The boat was going out swiftly in one direction; the billow that bore the kelp was rushing in with tremendous force in the other. No one knows the power of a wave, who has not felt it at some such crisis. What happened was over so quickly that Olly himself could not have explained it. A brief struggle, a terrible wrench, a buffet in the breast and face from the end of an oar,—and he was lying on his back in the dory with his heels above the thwarts.

For a few seconds he lay there, half stunned by the blow and the fall. His breath seemed to have been quite knocked out of his body. It did not take him long to recover it, however, and to reverse the positions of his head and his heels. When he did so, he found the boat swinging around broadside to the breakers, with one threatening at that very moment to overwhelm it.

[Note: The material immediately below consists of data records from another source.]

## src/rtl/uart_imem_loader.sv

```systemverilog
// uart_imem_loader
//   Assembles little-endian 32-bit words from a UART byte stream and writes
//   them into instruction memory. The core is held in reset (cpu_rst) until
//   the end-of-program marker word arrives.
//
// Ports
//   clk          in   system clock, rising edge
//   resetn       in   asynchronous active-low reset
//   rx_valid     in   one-cycle strobe, rx_data holds a received byte
//   rx_data      in   [7:0] received byte
//   rx_break     in   UART BREAK: discard the partially assembled word
//   reload       in   one-cycle request to restart loading from address 0
//   imem_wr_en   out  one-cycle memory write strobe
//   imem_wr_addr out  [ADDR_W-1:0] word address of the write
//   imem_wr_data out  [31:0] word to write
//   cpu_rst      out  high while loading
//   write_done   out  high once the end marker has been received
//   overflow     out  sticky: a word was dropped because memory was full
//   words_loaded out  [ADDR_W:0] words written since the last load start
module uart_imem_loader #(
  parameter int          ADDR_W      = 8,
  parameter logic [31:0] END_WORD    = 32'hFFFFFFFF,
  parameter int          TIMEOUT_CYC = 50000
) (
  input  logic              clk,
  input  logic              resetn,
  input  logic              rx_valid,
  input  logic [7:0]        rx_data,
  input  logic              rx_break,
  input  logic              reload,
  output logic              imem_wr_en,
  output logic [ADDR_W-1:0] imem_wr_addr,
  output logic [31:0]       imem_wr_data,
  output logic              cpu_rst,
  output logic              write_done,
  output logic              overflow,
  output logic [ADDR_W:0]   words_loaded
);

  localparam int IDLE_W = $clog2(TIMEOUT_CYC + 1);
  localparam logic [IDLE_W-1:0] IDLE_ONE  = 1;
  localparam logic [IDLE_W-1:0] IDLE_LAST = IDLE_W'(TIMEOUT_CYC - 1);
  localparam logic [ADDR_W:0]   WORD_ONE  = 1;

  typedef enum logic {LOAD, DONE} state_t;

  state_t              state_reg,        state_next;
  logic [1:0]          byte_cnt_reg,     byte_cnt_next;
  logic [23:0]         word_reg,         word_next;   // bytes 0..2; byte 3 comes straight from rx_data
  logic [IDLE_W-1:0]   idle_cnt_reg,     idle_cnt_next;
  logic                wr_en_reg,        wr_en_next;
  logic [ADDR_W-1:0]   wr_addr_reg,      wr_addr_next;
  logic [31:0]         wr_data_reg,      wr_data_next;
  logic [ADDR_W:0]     words_loaded_reg, words_loaded_next;
  logic                overflow_reg,     overflow_next;
  logic [31:0]         assembled;

  always_ff @(posedge clk or negedge resetn) begin
    if (!resetn) begin
      state_reg        <= LOAD;
      byte_cnt_reg     <= '0;
      word_reg         <= '0;
      idle_cnt_reg     <= '0;
      wr_en_reg        <= 1'b0;
      wr_addr_reg      <= '0;
      wr_data_reg      <= '0;
      words_loaded_reg <= '0;
      overflow_reg     <= 1'b0;
    end else begin
      state_reg        <= state_next;
      byte_cnt_reg     <= byte_cnt_next;
      word_reg         <= word_next;
      idle_cnt_reg     <= idle_cnt_next;
      wr_en_reg        <= wr_en_next;
      wr_addr_reg      <= wr_addr_next;
      wr_data_reg      <= wr_data_next;
      words_loaded_reg <= words_loaded_next;
      overflow_reg     <= overflow_next;
    end
  end

  always_comb begin
    state_next        = state_reg;
    byte_cnt_next     = byte_cnt_reg;
    word_next         = word_reg;
    idle_cnt_next     = idle_cnt_reg;
    wr_en_next        = 1'b0;           // strobe lasts exactly one cycle
    wr_addr_next      = wr_addr_reg;
    wr_data_next      = wr_data_reg;
    words_loaded_next = words_loaded_reg;
    overflow_next     = overflow_reg;
    assembled         = {rx_data, word_reg};

    if (reload) begin
      // Reload outranks everything, including a fourth byte in this cycle.
      state_next        = LOAD;
      byte_cnt_next     = '0;
      word_next         = '0;
      idle_cnt_next     = '0;
      words_loaded_next = '0;
      overflow_next     = 1'b0;
    end else if (state_reg == LOAD) begin
      if (rx_break) begin
        // Break wins over a simultaneous byte; that byte is discarded too.
        byte_cnt_next = '0;
        word_next     = '0;
        idle_cnt_next = '0;
      end else if (rx_valid) begin
        idle_cnt_next = '0;
        byte_cnt_next = byte_cnt_reg + 2'd1;
        case (byte_cnt_reg)
          2'd0: word_next[7:0]   = rx_data;
          2'd1: word_next[15:8]  = rx_data;
          2'd2: word_next[23:16] = rx_data;
          default: begin
            word_next = '0;
            if (assembled == END_WORD) begin
              state_next = DONE;
            end else if (!words_loaded_reg[ADDR_W]) begin
              // MSB clear means fewer than 2^ADDR_W words stored so far.
              wr_en_next        = 1'b1;
              wr_addr_next      = words_loaded_reg[ADDR_W-1:0];
              wr_data_next      = assembled;
              words_loaded_next = words_loaded_reg + WORD_ONE;
            end else begin
              overflow_next = 1'b1;
            end
          end
        endcase
      end else if (byte_cnt_reg != 2'd0) begin
        // Idle timer only runs while a word is partially assembled.
        if (idle_cnt_reg == IDLE_LAST) begin
          byte_cnt_next = '0;
          word_next     = '0;
          idle_cnt_next = '0;
        end else begin
          idle_cnt_next = idle_cnt_reg + IDLE_ONE;
        end
      end
    end
  end

  assign imem_wr_en   = wr_en_reg;
  assign imem_wr_addr = wr_addr_reg;
  assign imem_wr_data = wr_data_reg;
  assign cpu_rst      = (state_reg == LOAD);
  assign write_done   = (state_reg == DONE);
  assign overflow     = overflow_reg;
  assign words_loaded = words_loaded_reg;

endmodule

```

## config.mk

```make
export PLATFORM = sky130hd
export DESIGN_NAME = uart_imem_loader
export DESIGN_NICKNAME = d
export VERILOG_FILES = /design/src/rtl/uart_imem_loader.sv
export SDC_FILE = /design/constraint.sdc
export NUM_CORES = 1
export LEC_CHECK = 0
export ABC_AREA = 1
export CAP_MARGIN = 20
export CORE_UTILIZATION = 28
export CTS_BUF_LIST = sky130_fd_sc_hd__clkbuf_16
export CTS_CLUSTER_SIZE = 16
export DETAILED_ROUTE_END_ITERATION = 16
export HOLD_SLACK_MARGIN = 0.05
export PLACE_DENSITY = 0.47
export SLEW_MARGIN = 20
export SYNTH_ARGS = -nofsm -noshare
export SYNTH_HDL_FRONTEND = slang
export SYNTH_SLANG_ARGS = --single-unit
```

## constraint.sdc

```tcl
create_clock -name clk -period 1.8 [get_ports clk]
set_input_delay 0.18 -clock clk [delete_from_list [all_inputs] [get_ports clk]]
set_output_delay 0.18 -clock clk [all_outputs]
set_load 0.01 [all_outputs]
```

-- Word level (Yosys, flattened, before mapping)
Index checks and enable logic that the tools add are counted.
Widths: inputs -> output; s select.
- input bits: 13
- ROM bits: 0
- bits in writable memories: 0
- bits in latches: 0
- memories: 0
- bits in registers: 94
- output and inout bits: 53
- logic and storage cells: 100
- add/sub/neg operators: 3
- order comparisons: 0
- multiplexer cells: 48
- equality and inequality tests: 12
- divide/modulo/power cells: 0
- shifts and indexed selects: 0
- multiply operators: 0
- reductions and logical operators: 19
- bitwise operators: 6
- operators by type and width (kind ; count):
    $mux 24 ; 6
    $mux 16 ; 6
    $mux 9 ; 7
    $pmux 8 s2 ; 3
    $eq 32x32->1 const B ; 1
    $mux 1 ; 20
    $add 16x1->16 const B ; 1
    $eq 16x16->1 const B ; 1
    $mux 2 ; 6
    $ne 4x2->1 const B ; 3
    $reduce_and 4->1 ; 3
    $reduce_and 6->1 ; 2
    $add 9x1->9 const B ; 1
    $reduce_bool 4->1 ; 2
    $reduce_and 7->1 ; 1
    $ne 2x2->1 const B ; 3
    $not 1->1 ; 6
    $reduce_bool 2->1 ; 3
    $reduce_or 2->1 ; 3
    $reduce_and 5->1 ; 1
    $ne 2x1->1 const B ; 2
    $reduce_and 3->1 ; 1
    $reduce_or 3->1 ; 1
    $add 2x1->2 const B ; 1
    other kinds (4) ; 4

-- Longest topological paths before layout
- depth after elaboration: 8
- gate-level depth with buffers: 11

-- Least setup slack after synthesis
No wires, ideal clock.
- path type: register to register
- from: reg byte_cnt_reg[0]
- to: reg word_reg[16]
- path slack: 0.198 ns
- arrival time: 1.483 ns
- stages on the path, launching flop included: 7
- path buffers: 0
- cell sequence: dfrtp_1 inv_1 ha_1 o21ai_1 nand3_1 nand2_1 nand2_1
- word-level cells in the longest chain between the ends: 7
- elaborated cells on any way between the ends: 13
- classes of those cells: eq/ne: 3; mux: 5; reduce/logical: 5
- ends and longest elaborated chain (item ; line ; source):
    start, declared ; 48 ; logic [1:0] byte_cnt_reg, byte_cnt_next;
    start signal, assigned ; 71 ; byte_cnt_reg <= byte_cnt_next;
    $eq 2x1->1 / $logic_not 2->1 (equally long branches) ; 111 ; case (byte_cnt_reg)
    $reduce_or 2->1 (no line) ; n/a ;
    $pmux 8 s2 ; 111 ;
    $mux 24 ; 108 ; end else if (rx_valid) begin
    $mux 24 ; 103 ; if (rx_break) begin
    $mux 24 ; 102 ; end else if (state_reg == LOAD) begin
    $mux 24 ; 94 ; if (reload) begin
    end signal, assigned ; 72 ; word_reg <= word_next;
    end, declared ; 49 ; logic [23:0] word_reg, word_next;
Several ways; a longest one is shown, not always the timed one. The select of a mux whose other input is x is not followed.
A chain may end at the register's enable or synchronous reset.

-- Final worst setup path
- from: reg byte_cnt_reg[1]
- to: reg word_reg[12]
- word-level cells in the longest chain between the ends: 7
- elaborated cells on any way between the ends: 13
- classes of those cells: eq/ne: 3; mux: 5; reduce/logical: 5
- ends and longest elaborated chain (item ; line):
    $eq 2x2->1 / $logic_not 2->1 (equally long branches) ; 111
    $reduce_or 2->1 (no line) ; n/a
    $pmux 8 s2 ; 111
    $mux 24 ; 108
    $mux 24 ; 103
    $mux 24 ; 102
    $mux 24 ; 94
Several ways; a longest one is shown, not always the timed one. The select of a mux whose other input is x is not followed.

==> run metrics <==
Clock Tree Root clkbuf_16; post-synthesis cell area about 4500 um^2; CP Data Required Time between 2 and 2.5 ns; Leak about 2.9 nW; synth cell count leaders nand2_1 (236), dfrtp_1 (94), nor2_1 (74), inv_1 (34); Final ANT Viol Nets 0; Synth Instances 577; CTS buffer count 9; Final Hold Fails 0; DPL Wire Length about 8300 um; post-synthesis sequential area ratio a little over half; slew of the pin with the lowest slew margin about 0.43 ns; crit path from byte_cnt_reg[1]; prevailing post-synth register cell dfrtp_1; Post-synth ARST share 100%; die area 16,500 um^2; CP max FO 11; number of library cell types mapped by synthesis 22; worst r2r path cells 9; DIE WIDTH between 100 and 150 um; Via density 4.44; number of cells after detailed placement a little under 900; Max H-tree Level 3; Sink Count 94; Syn. warnings 0; routed wire length between 10,000 and 15,000 um; pwr dens roughly 730 nW/um^2; # diodes 0; average cell area after synthesis between 7 and 8 um^2; Die Ht approximately 130 um; dpl ws -0.101 ns; Avg WL per Cell between 10 and 15 um; Total Routing Usage GR between 10% and 20%; GPL Wtd Cong 0.819; most instantiated library cell after synthesis nand2_1; core area 15,400 um^2; top cell type's share of synthesized area 52.5%; Hold Crit Class input port to async pin; GRT Max-Usage Layer met2; Slew Limit Fails 0; DRC errors left 0; CP Capture Type register; number of cell rows 45; nets 703; setup TNS 0 ns; Worst EP arrival 1.90 ns; final cell count without fillers 900; initial antenna violation count 0; maximum clock rate 0.604 GHz; FF+latch count, synth 94; syn nets between 500 and 600; Synth area leaders dfrtp_1 (53%), nand2_1 (20%), nor2_1 (6.2%); effective utilization at floorplan 29.0%; Synth area leader dfrtp_1; I/O pins between 60 and 70; first-pass GRT wire length 19,100 um; first drt pass iteration count 6; layout cells sized above 1 about an eighth; total power roughly 0.0044 W; skew final 0.00675 ns; Buffers on Ports 65; peak supply drop 0.426 mV; Worst R2R Start byte_cnt_reg[1]; final setup fails 0; largest net degree at the start of global routing 45; gr ovfl total 0; EDFF count, synth 0; vias in the first global route slightly below 4,000; met1 usage 18.6%; WS Path Type register to register; met2 Usage GRT 24.8%; max reg flops 32; initial DRC count around 190; CTS tree done; Worst slew margin a little under three quarters; GR Util met3 approximately 4.2%; post-layout min period about 1.7 ns; worst hold slack 0.282 ns; Vias about 4,000; startpoint types register; Tcrit/Tclk final a little over 90%; final worst slack around 0.14 ns; clk_lat worst skew 0.35 ns; status complete, no violations; CTS clk-pin slew, worst paths ~0.070 ns; clock buffer depth 2; RSZ-0062 raised after global routing false; max-cap check violation count 0; Synth-to-Final Area Change 35.6%
routing by layer:
metal	vias to the layer above	wire, um
met5	-	0
met4	0	117
met3	10	417
met1	1866	5330
li1	2054	-
met2	63	5370
final timing paths:
check | to | slack [ns]
worst max-delay path | word_reg[12] | 0.14
worst min-delay path | imem_wr_data[20] | 0.28
worst max register to register | word_reg[12] | 0.14
worst min register to register | imem_wr_data[10] | 0.48
max in group asynchronous | imem_wr_data[5] | 0.97
min in group clk | imem_wr_data[10] | 0.48
metrics by stage:
| stage | instance area, um^2 | utilization (%) |
|---|---|---|
| finish | 6070 | 39.4 |
| global route | 6070 | 39.4 |
| CTS | 5990 | 38.8 |
| detailed placement | 5660 | 36.7 |
| global placement | 5660 | 36.7 |
| floorplan | 4480 | - |
what timing repair did:
action | 4_1_cts | 5_1_grt
gates resized for setup | 1 | 17
hold buffers | 1 | 0
pin swaps | 0 | 5
buffers inserted | 0 | 4
endpoints found under the setup margin | 3 | 25
endpoints found under the hold margin | 21 | 0
area by class of cell:
type	instances	area [um^2]
sequential	94	2350
multi-input combinational	429	1930
clock inverter	7	88.8
inverter	36	135
clock buffer	9	225
timing repair buffer	114	1080
tap	211	264
fill	1597	9350
where the power goes:
group	leakage (nW)	total [W]	internal, W	switching (W)
sequential	1.31	0.00214	0.00213	0.0000101
clock	0.156	0.00203	0.00121	0.000822
combinational	1.43	0.000277	0.000111	0.000166
logic make-up (layout without fill, tap and decap cells):
kind of cell             after synthesis  count (layout)  synth area share (%)
flip-flops                            94              94                  52.5
adder cells (fa/ha/maj)                6               6                  1.68
XOR/XNOR                               3               3                 0.587
AND/OR/NAND/NOR                      389             389                  36.2
buffers and inverters                 54             166                  5.47
AO/OA/AOI/OAI                         31              31                  3.52
layout by cell type (no fill, tap or decap), drive strengths merged, types with 2 or more instances in the layout:
cell           netlist  routed
dfrtp               94      94
clkinv               0       3
ha                   6       6
a21oi                8       8
clkbuf               3       9
nor3                 9       9
nand2              238     238
nand3               35      35
o21ai               22      22
nand4               33      33
buf                 15      49
xor2                 2       2
clkdlybuf4s50        0      64
bufinv               0       2
nor2                74      74
inv                 36      38
critical path, cell delays in order (launching register included):
cell	delay, ns
dfrtp_1	0.41
inv_1	0.09
ha_1	0.27
nand3_2	0.11
nand2_1	0.10
inv_2	0.11
buf_4	0.16
buf_4	0.14
nand4_1	0.09
nand2_1	0.06
Power figures use the tool's default switching activity.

Instinctively he seized an oar and pulled with all his might to head the dory to the wave. He succeeded, and sent it careening safely over it and the next great swell, and so out to sea.

But it was at the expense of the oar. It was an old one, much worn by the friction of the rowlocks, and his last stroke broke it short off at the weak point. The paddle-end fell overboard, and only the handle remained in his hand.

He then turned to look for the other oar, and found that he had lost it at the time of his tumble. He could see it going over on a breaker, several rods behind him. For now the wind took the dory, and was wafting it away almost as rapidly as if it carried a sail.

He tried paddling with the stub that remained in his hand, but made so little headway with it that he began to be seriously alarmed. He had been sufficiently startled by his accident and the danger of an overturn in the rollers; but he now saw himself in face of an unforeseen peril.

He at first thought he would jump overboard and swim to the beach; but even then he remembered his clothes, which a wetting might ruin—to say nothing of Mr. Hatville's watch.

There was, besides, another danger. The kelp! He was a good swimmer; but could he ever make his way through breakers in which such fields of sea-weed tossed and rolled?

The night was shutting down with gathering clouds. The wind struck the skiff with a force he had not felt under the lee of the woods. Not a human being was in sight, nor a boat—only two or three distant sails on the horizon.

"Oh, the yacht! Where is the yacht?" he cried aloud, gazing eagerly around the point of rocks, the view beyond which was rapidly opening as he drifted out to sea.

A little while before, he would have been sorry enough to have had the Susette come in before he had time to land and run back to the boarding-house with the borrowed watch; but now he wished for nothing so devoutly as that it might come along and pick him up—so much worse things might happen than the discovery of the time-piece in his possession.

But no yacht hove in sight. The glory had faded out of the sky. The sea darkened; the wind increased. He shouted for help, though with little hope of making himself heard.

There were only women at the boarding-house, and even if his voice reached them, it must have sounded so faint and far away as to attract no especial attention. But the upper windows were visible over the sand-hills. Perhaps somebody, perhaps Amy Canfield herself, was gazing from them.

In that hope he swung his hat with frantic gestures of distress, still screaming for help, as he drifted away on the darkening waters.